Et pourtant, cette magnifique prospérité, déjà, ne laisse-t-elle pas percer bien des sujets d’alarmes ? Dans une société avant tout économique, les problèmes de production, de circulation et de consommation de la richesse, qui préoccupent ou menacent tous les peuples, semblent devoir nécessairement prendre un caractère plus aigu et plus inquiétant. On peut penser que la lutte entre les gigantesques trusts du capital et les gigantesques trusts de la main-d’œuvre sera formidable. Oui ; mais, d’autre part, il n’est point de pays où la question économique offre plus de chances de rester sur son propre terrain, et paraisse moins exposée à s’envenimer, à se compliquer, à se transformer en question sociale. Il n’y a pas de haines de classes en Amérique, parce qu’il n’y a pas de classes.
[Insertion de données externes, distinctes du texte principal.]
### config.mk
export PLATFORM = sky130hd
export DESIGN_NAME = regfile_sb
export DESIGN_NICKNAME = d
export VERILOG_FILES = /design/src/rtl/regfile_pkg.sv /design/src/rtl/regfile_pend_ctr.sv /design/src/rtl/regfile_sb.sv
export SDC_FILE = /design/constraint.sdc
export NUM_CORES = 2
export LEC_CHECK = 0
export CELL_PAD_IN_SITES_DETAIL_PLACEMENT = 2
export CELL_PAD_IN_SITES_GLOBAL_PLACEMENT = 2
export CORE_MARGIN = 5
export CORE_UTILIZATION = 28
export CTS_BUF_LIST = sky130_fd_sc_hd__clkbuf_4
export DETAILED_ROUTE_END_ITERATION = 10
export DONT_BUFFER_PORTS = 1
export HOLD_SLACK_MARGIN = 0.12
export PLACE_DENSITY = 0.6
export SLEW_MARGIN = 20
export SYNTH_ARGS = -nofsm -noshare
export SYNTH_HDL_FRONTEND = slang
export SYNTH_SLANG_ARGS = --single-unit
### constraint.sdc
create_clock -name clk -period 11.58 [get_ports clk]
set_input_delay 3.474 -clock clk [delete_from_list [all_inputs] [get_ports clk]]
set_output_delay 3.474 -clock clk [all_outputs]
set_load 0.01 [all_outputs]
### src/rtl/regfile_pkg.sv
// Shared widths, architectural register indices and data types for the
// scoreboarded register file.
package regfile_pkg;
   localparam int unsigned DATA_W = 32;
   localparam int unsigned ADDR_W = 5;
   localparam int unsigned PEND_W = 2;
   localparam int unsigned NREAD  = 2;

   localparam int unsigned REG_ZERO = 0;
   localparam int unsigned REG_V0   = 2;
   localparam int unsigned REG_A0   = 4;

   typedef logic [ADDR_W-1:0] reg_idx_t;
   typedef logic [DATA_W-1:0] reg_data_t;
endpackage

### src/rtl/regfile_pend_ctr.sv
// Saturating pending-write counter for one architectural register.
module regfile_pend_ctr #(
   parameter int unsigned PEND_W = 2
) (
   input  logic              clk,
   input  logic              rst,
   input  logic              inc,
   input  logic              dec,
   input  logic              clr,
   output logic [PEND_W-1:0] cnt,
   output logic              nonzero,
   output logic              full
);
   localparam logic [PEND_W-1:0] CNT_MAX = '1;

   // inc and dec together cancel: a write retires while a new writer issues
   always_ff @(posedge clk) begin
      if (rst || clr) begin
         cnt <= '0;
      end else if (inc && !dec && cnt != CNT_MAX) begin
         cnt <= cnt + PEND_W'(1);
      end else if (dec && !inc && cnt != '0) begin
         cnt <= cnt - PEND_W'(1);
      end
   end

   assign nonzero = (cnt != '0);
   assign full    = (cnt == CNT_MAX);
endmodule

### src/rtl/regfile_sb.sv
// Register file with NREAD bypassed read ports, one write port and a
// per-register pending-write scoreboard for decode-stage RAW detection.
module regfile_sb
   import regfile_pkg::*;
#(
   parameter int unsigned DATA_W = regfile_pkg::DATA_W,
   parameter int unsigned ADDR_W = regfile_pkg::ADDR_W,
   parameter int unsigned NREAD  = regfile_pkg::NREAD,
   parameter int unsigned PEND_W = regfile_pkg::PEND_W
) (
   input  logic                           clk,
   input  logic                           rst,
   input  logic [NREAD-1:0][ADDR_W-1:0]   rd_num,
   output logic [NREAD-1:0][DATA_W-1:0]   rd_data,
   output logic [NREAD-1:0]               rd_busy,
   input  logic                           wr_en,
   input  logic [ADDR_W-1:0]              wr_num,
   input  logic [DATA_W-1:0]              wr_data,
   input  logic                           rsv_en,
   input  logic [ADDR_W-1:0]              rsv_num,
   output logic                           rsv_ready,
   input  logic                           flush,
   output logic [DATA_W-1:0]              dbg_v0,
   output logic [DATA_W-1:0]              dbg_a0
);
   localparam int unsigned DEPTH = 2**ADDR_W;

   logic [DATA_W-1:0] mem     [DEPTH];
   logic [PEND_W-1:0] cnt     [DEPTH];
   logic              nonzero [DEPTH];
   logic              full    [DEPTH];
   logic [DEPTH-1:1]  inc;
   logic [DEPTH-1:1]  dec;
   logic              wr_live;
   logic              rsv_dec;

   assign wr_live = wr_en && (wr_num != '0);

   // Storage; r0 is never written so it always reads zero
   always_ff @(posedge clk) begin
      if (rst) begin
         for (int r = 0; r < int'(DEPTH); r++) mem[r] <= '0;
      end else if (wr_live) begin
         mem[wr_num] <= wr_data;
      end
   end

   assign cnt[0]     = '0;
   assign nonzero[0] = 1'b0;
   assign full[0]    = 1'b0;

   for (genvar r = 1; r < int'(DEPTH); r++) begin : g_ctr
      regfile_pend_ctr #(.PEND_W(PEND_W)) u_ctr (
         .clk     (clk),
         .rst     (rst),
         .inc     (inc[r]),
         .dec     (dec[r]),
         .clr     (flush),
         .cnt     (cnt[r]),
         .nonzero (nonzero[r]),
         .full    (full[r])
      );
   end

   // A write to a full register frees the slot the reservation needs
   assign rsv_dec   = wr_live && (wr_num == rsv_num) && nonzero[rsv_num];
   assign rsv_ready = rsv_en && ((rsv_num == '0) || !full[rsv_num] || rsv_dec);

   always_comb begin
      inc = '0;
      dec = '0;
      for (int r = 1; r < int'(DEPTH); r++) begin
         dec[r] = wr_live && (wr_num == ADDR_W'(r)) && nonzero[r];
         inc[r] = rsv_ready && (rsv_num == ADDR_W'(r));
      end
   end

   // Read ports: same-cycle bypass and busy net of a retiring write
   always_comb begin
      rd_data = '0;
      rd_busy = '0;
      for (int i = 0; i < int'(NREAD); i++) begin
         logic              hit;
         logic [PEND_W-1:0] left;
         hit        = wr_live && (wr_num == rd_num[i]);
         rd_data[i] = hit ? wr_data : mem[rd_num[i]];
         left       = cnt[rd_num[i]] - PEND_W'(hit && nonzero[rd_num[i]]);
         rd_busy[i] = (rd_num[i] != '0) && (left != '0);
      end
   end

   assign dbg_v0 = mem[ADDR_W'(REG_V0)];
   assign dbg_a0 = mem[ADDR_W'(REG_A0)];
endmodule

* Word level (Yosys, flattened, before mapping)
Memories as Yosys holds them, arrays and structs flattened.
Index checks and enable logic that the tools add are counted.
** Storage, ports and cells
- Register bits after elaboration :: 62
- Bits in latches :: 0
- Memory bits (writable) :: 1024
- ROM bits :: 0
- Output and inout bits :: 131
- Memories :: 1
** Cells by class
- Add/sub/neg operators :: 64
- Multipliers :: 0
- Div/mod/pow operators :: 0
- $lt $le $gt $ge :: 3
- Eq/ne operators :: 127
- Shift-type cells :: 0
- Muxes and demuxes :: 90
- Bitwise gates (word level) :: 3
- Reductions and logical operators :: 362
** Memories
- mem :: depth 32, width 32, rd ports 4, clocked after Yosys merged registers in 0, write ports 32, line regfile_sb.sv:28 : logic [DATA_W-1:0] mem [DEPTH];
** Operators by type and width (number)
- $logic_and 1x1->1 :: 227
- $eq 5x5->1 const B :: 32
- $mux 2 :: 66
- $reduce_bool 2->1 :: 64
- $mux 32 :: 3
- $eq 5x4->1 const B :: 16
- $logic_not 1->1 :: 63
- $add 2x1->2 const B :: 31
- $eq 2x2->1 const B :: 31
- $ne 2x2->1 const B :: 31
- $sub 2x1->2 const B :: 31
- $eq 5x3->1 const B :: 8
- $reduce_or 32->1 :: 1
- $bmux 1 s5 :: 4
- $bmux 2 s5 :: 2
- $eq 5x2->1 const B :: 4
- $ge 6x6->1 const B :: 3
- $not 5->6 :: 3
- $eq 5x5->1 :: 3
- $reduce_bool 5->1 :: 3
- $mux 1 :: 14
- $eq 5x1->1 const B :: 2
- $logic_not 5->1 :: 1
- $mux 5 :: 1
- 2 further kinds :: 5

* Longest topological paths before layout
- Word-level depth :: 14
- Mapped depth :: 14
- Gate-level depth less buffers :: 9

* By module
Synthesis repeated with hierarchy kept, for this count alone.
** Unflattened totals
- Cells, all modules :: 4052
- Area, all modules :: 61328.8 um2
** Modules (own cells, without submodules)
- regfile_sb :: times used 1, cells each 3618, area each 57450.1 um2, seq. area each 30749.5 um2
- regfile_pend_ctr :: times used 31, cells each 14, area each 125.1 um2, seq. area each 40.0 um2

* Worst setup path after synthesis
No wires, ideal clock.
- Path kind :: input port to output port
- From :: input port rd_num[0] (netlist bit)
- To :: output port rd_data[23] (netlist bit)
- Arrival :: 5.852 ns
- Slack :: 2.254 ns
- Stages :: 7
- Path buffers :: 3
- Path through :: clkbuf_1 > buf_2 > buf_1 > mux4_2 > mux4_2 > mux2i_1 > o21ai_0
** RTL lines
- start, declared :: line regfile_sb.sv:13 : input logic [NREAD-1:0][ADDR_W-1:0] rd_num,
- end, declared :: line regfile_sb.sv:14 : output logic [NREAD-1:0][DATA_W-1:0] rd_data,

==> impl_metrics.env <==
export IMPL_cp_max_fo=279
export IMPL_hpwl_um=138000
export IMPL_synth_seq_cells=1086
export IMPL_slew_violations=0
export IMPL_ys_flop_type="edfxtp_1"
export IMPL_cp_start_kind="input pin"
export IMPL_initial_utilization_pct=28.2
export IMPL_crit_type="in -> out"
export IMPL_seq_area_frac_synth_pct=52.2
export IMPL_clk_latency_ns=1.25
export IMPL_syn_to_final_growth_pct=10.6
export IMPL_numClockSinks=1086
export IMPL_cts_resized_gates=0
export IMPL_die_y_um=478
export IMPL_gr_total_overflow=0
export IMPL_core_um2=218000
export IMPL_syn_area_per_cell_um2=14.5
export IMPL_arrival_ns=6.65
export IMPL_drcViolationCount=0
export IMPL_setup_viol=0
export IMPL_clockBufferDepth=4
export IMPL_routed_via_count=40590
export IMPL_syn_area_um2=61300
export IMPL_wl_met1_um=102000
export IMPL_wl_per_cell_um=34.6
export IMPL_min_period_ns=10.12
export IMPL_synthArstFlopShare_pct=0
export IMPL_end_kind="primary output"
export IMPL_ys_warn_count=0
export IMPL_worstPathRequired_ns=8.11
export IMPL_cts_setup_buffers=0
export IMPL_leakage_nw=22.3
export IMPL_wl_met3_um=17100
export IMPL_grt_max_degree=280
export IMPL_ys_types=80
export IMPL_tightest_slew_ns=1.32
export IMPL_antenna_left=0
export IMPL_h_tree_depth=5
export IMPL_hold_class="reg -> reg"
export IMPL_path_clk_slew_ns=0.06
export IMPL_vias_per_cell=5.58
export IMPL_totalPowerFinal_mw=9.25
export IMPL_layout_drive_gt1_share_pct=30.9
export IMPL_tns_ns=0
export IMPL_worst_path_max_delay_cell="a211oi_1"
export IMPL_synthCells=4222
export IMPL_outcome="completed"
export IMPL_fin_skew_ns=0.122
export IMPL_synth_edff_count=1024
export IMPL_cts_root_buf="clkbuf_4"
export IMPL_dieArea_um2=228000
export IMPL_antenna_found_initial=28
export IMPL_grt_pass1_vias=43557
export IMPL_cts_tree="done"
export IMPL_place_congestion=0.795
export IMPL_finalHoldViolCount=0
export IMPL_cts_buffers=324
export IMPL_powerDensity_nw_per_um2=136
export IMPL_io_pins=188
export IMPL_nets=4259
export IMPL_rsz0062_at_grt="false"
export IMPL_track_usage_pct=21.6
export IMPL_relSlewSlack_pct=12.3
export IMPL_ir_drop_mv=0.0968
export IMPL_firstDrtPassIters=5
export IMPL_numPortBuffers=0
export IMPL_fin_hold_ws_ns=0.569
export IMPL_grt_pass1_wl_um=349000
export IMPL_max_freq_mhz=98.8
export IMPL_fin_crit_sh_pct=87.4
export IMPL_met2_length_um=123000
export IMPL_rows=171
export IMPL_drtIter0Drc=4140
export IMPL_crit_chain="mux4_2 > mux2_2 > a22oi_1 > o21ai_0 > a211oi_1 > a21oi_1"
export IMPL_dr_max_layer_used="met4"
export IMPL_dieWidth_um=478
export IMPL_holdBufCountCts=0
export IMPL_slowest_delay_ns=0.89
export IMPL_cap_violations=0
export IMPL_routed_wl_um=251000
-- report_power, final --
group | internal (mW) | leakage (nW) | switching (mW) | total (mW)
registers | 4.50 | 10.3 | 0.127 | 4.63
clock network | 1.82 | 2.21 | 1.79 | 3.61
logic | 0.488 | 9.80 | 0.520 | 1.01
-- Yosys cell counts, drive strengths merged (16+ instances only) --
cell type	instances	area, µm²
edfxtp	1024	30700
nor3	36	180
o21ai	112	561
mux4	676	15200
buf	101	484
nor2b	16	100
nand2b	30	188
a22oi	31	243
mux2	30	349
inv	22	82.6
a21oi	90	465
dfxtp	62	1240
nand2	206	781
and2	1001	6260
or2	17	106
nand4	27	175
nor2	109	422
mux2i	56	561
nand3	27	140
a211oi	23	200
clkbuf	357	1350
o22ai	21	131
a21o	20	150
-- cells by family (layout without fill, tap and decap cells) --
group | after synthesis | count (layout) | synth area share (%)
AND/OR/NAND/NOR | 1510 | 1510 | 14.2
XOR/XNOR | 19 | 19 | 0.271
flip-flops | 1086 | 1086 | 52.2
other | 1 | 61 | 0.00612
AO/OA/AOI/OAI | 364 | 364 | 3.87
buffers and inverters | 480 | 614 | 3.12
multiplexers | 762 | 762 | 26.3
-- worst max-delay path, delay by kind of cell --
family | cells | cell delay (ns)
AO/OA/AOI/OAI | 4 | 1.52
multiplexers | 2 | 1.12
-- per-stage QoR --
stage / cells / setup WS (ns) / cell area [µm²] / utilization (%)
after floorplan: 4253 / 2.25 / 61400 / -
after global placement: 6730 / 1.93 / 64100 / 29.4
after detailed placement: 6730 / 1.86 / 64100 / 29.4
after CTS: 7241 / 1.86 / 67700 / 31.1
after global routing: 7255 / 1.62 / 67800 / 31.2
final: 7270 / 1.46 / 67800 / 31.2
-- sequential cells by signal, summed over array words and instances (netlist names) --
signal and count:
g_ctr.u_ctr.cnt 62, mem 1024
-- per-layer routing --
metal	track usage (%)	vias up
met1	28.1	22091
met5	0	-
met3	3.74	419
met2	36.2	1744
met4	7.58	0
li1	-	16336
-- area by class of cell --
class	count	area, µm²
antenna	29	72.6
sequential	1086	32000
inverter	22	82.6
timing repair buffer	81	608
tap	2854	3570
fill	22417	150000
clock buffer	452	3390
multi-input combinational	2687	27800
clock inverter	59	277
-- layout by cell type (no fill, tap or decap), types with 32 or more instances in the layout --
cell,count
edfxtp_1,1024
mux4_2,676
a21oi_1,88
buf_4,81
dfxtp_1,62
nand2_1,205
o21ai_0,111
mux2i_1,56
and2_1,1000
clkinv_1,51
conb_1,32
clkbuf_4,452
nor2_1,79
-- path summary, 6_finish.rpt --
path | startpoint | endpoint | slack (ns) | depth (start not counted)
max reg2reg | g_ctr[6].u_ctr.cnt[0] | g_ctr[21].u_ctr.cnt[0] | 7.96 | 11
min reg2reg | g_ctr[17].u_ctr.cnt[0] | g_ctr[17].u_ctr.cnt[1] | 0.57 | 2
min | g_ctr[17].u_ctr.cnt[0] | g_ctr[17].u_ctr.cnt[1] | 0.57 | 2
max | rd_num[5] | rd_data[47] | 1.46 | 6
Power figures use the tool's default switching activity.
L’égalité, au lieu de se dégager péniblement, comme en Europe, d’un long et douloureux travail de dépossession des privilégiés, avec tout ce qu’il entraîne de convoitises chez les uns, de représailles chez les autres, d’antipathies, de défiances et de rancunes réciproques, l’égalité est un fait, « la condition naturelle d’une société où manquaient jusqu’aux premiers élémens d’où aurait pu sortir une caste[1]. » Entre ceux qui ne possèdent pas encore et ceux qui viennent d’acquérir, la jalousie n’a pas eu le temps de remplacer l’émulation. Ce dernier sentiment intervient seul, pousse les moins heureux à tenter de le devenir davantage, non à souhaiter que les autres ne le soient plus. Si tant est qu’une aristocratie financière

  1. Boutmy, op. cit., VI.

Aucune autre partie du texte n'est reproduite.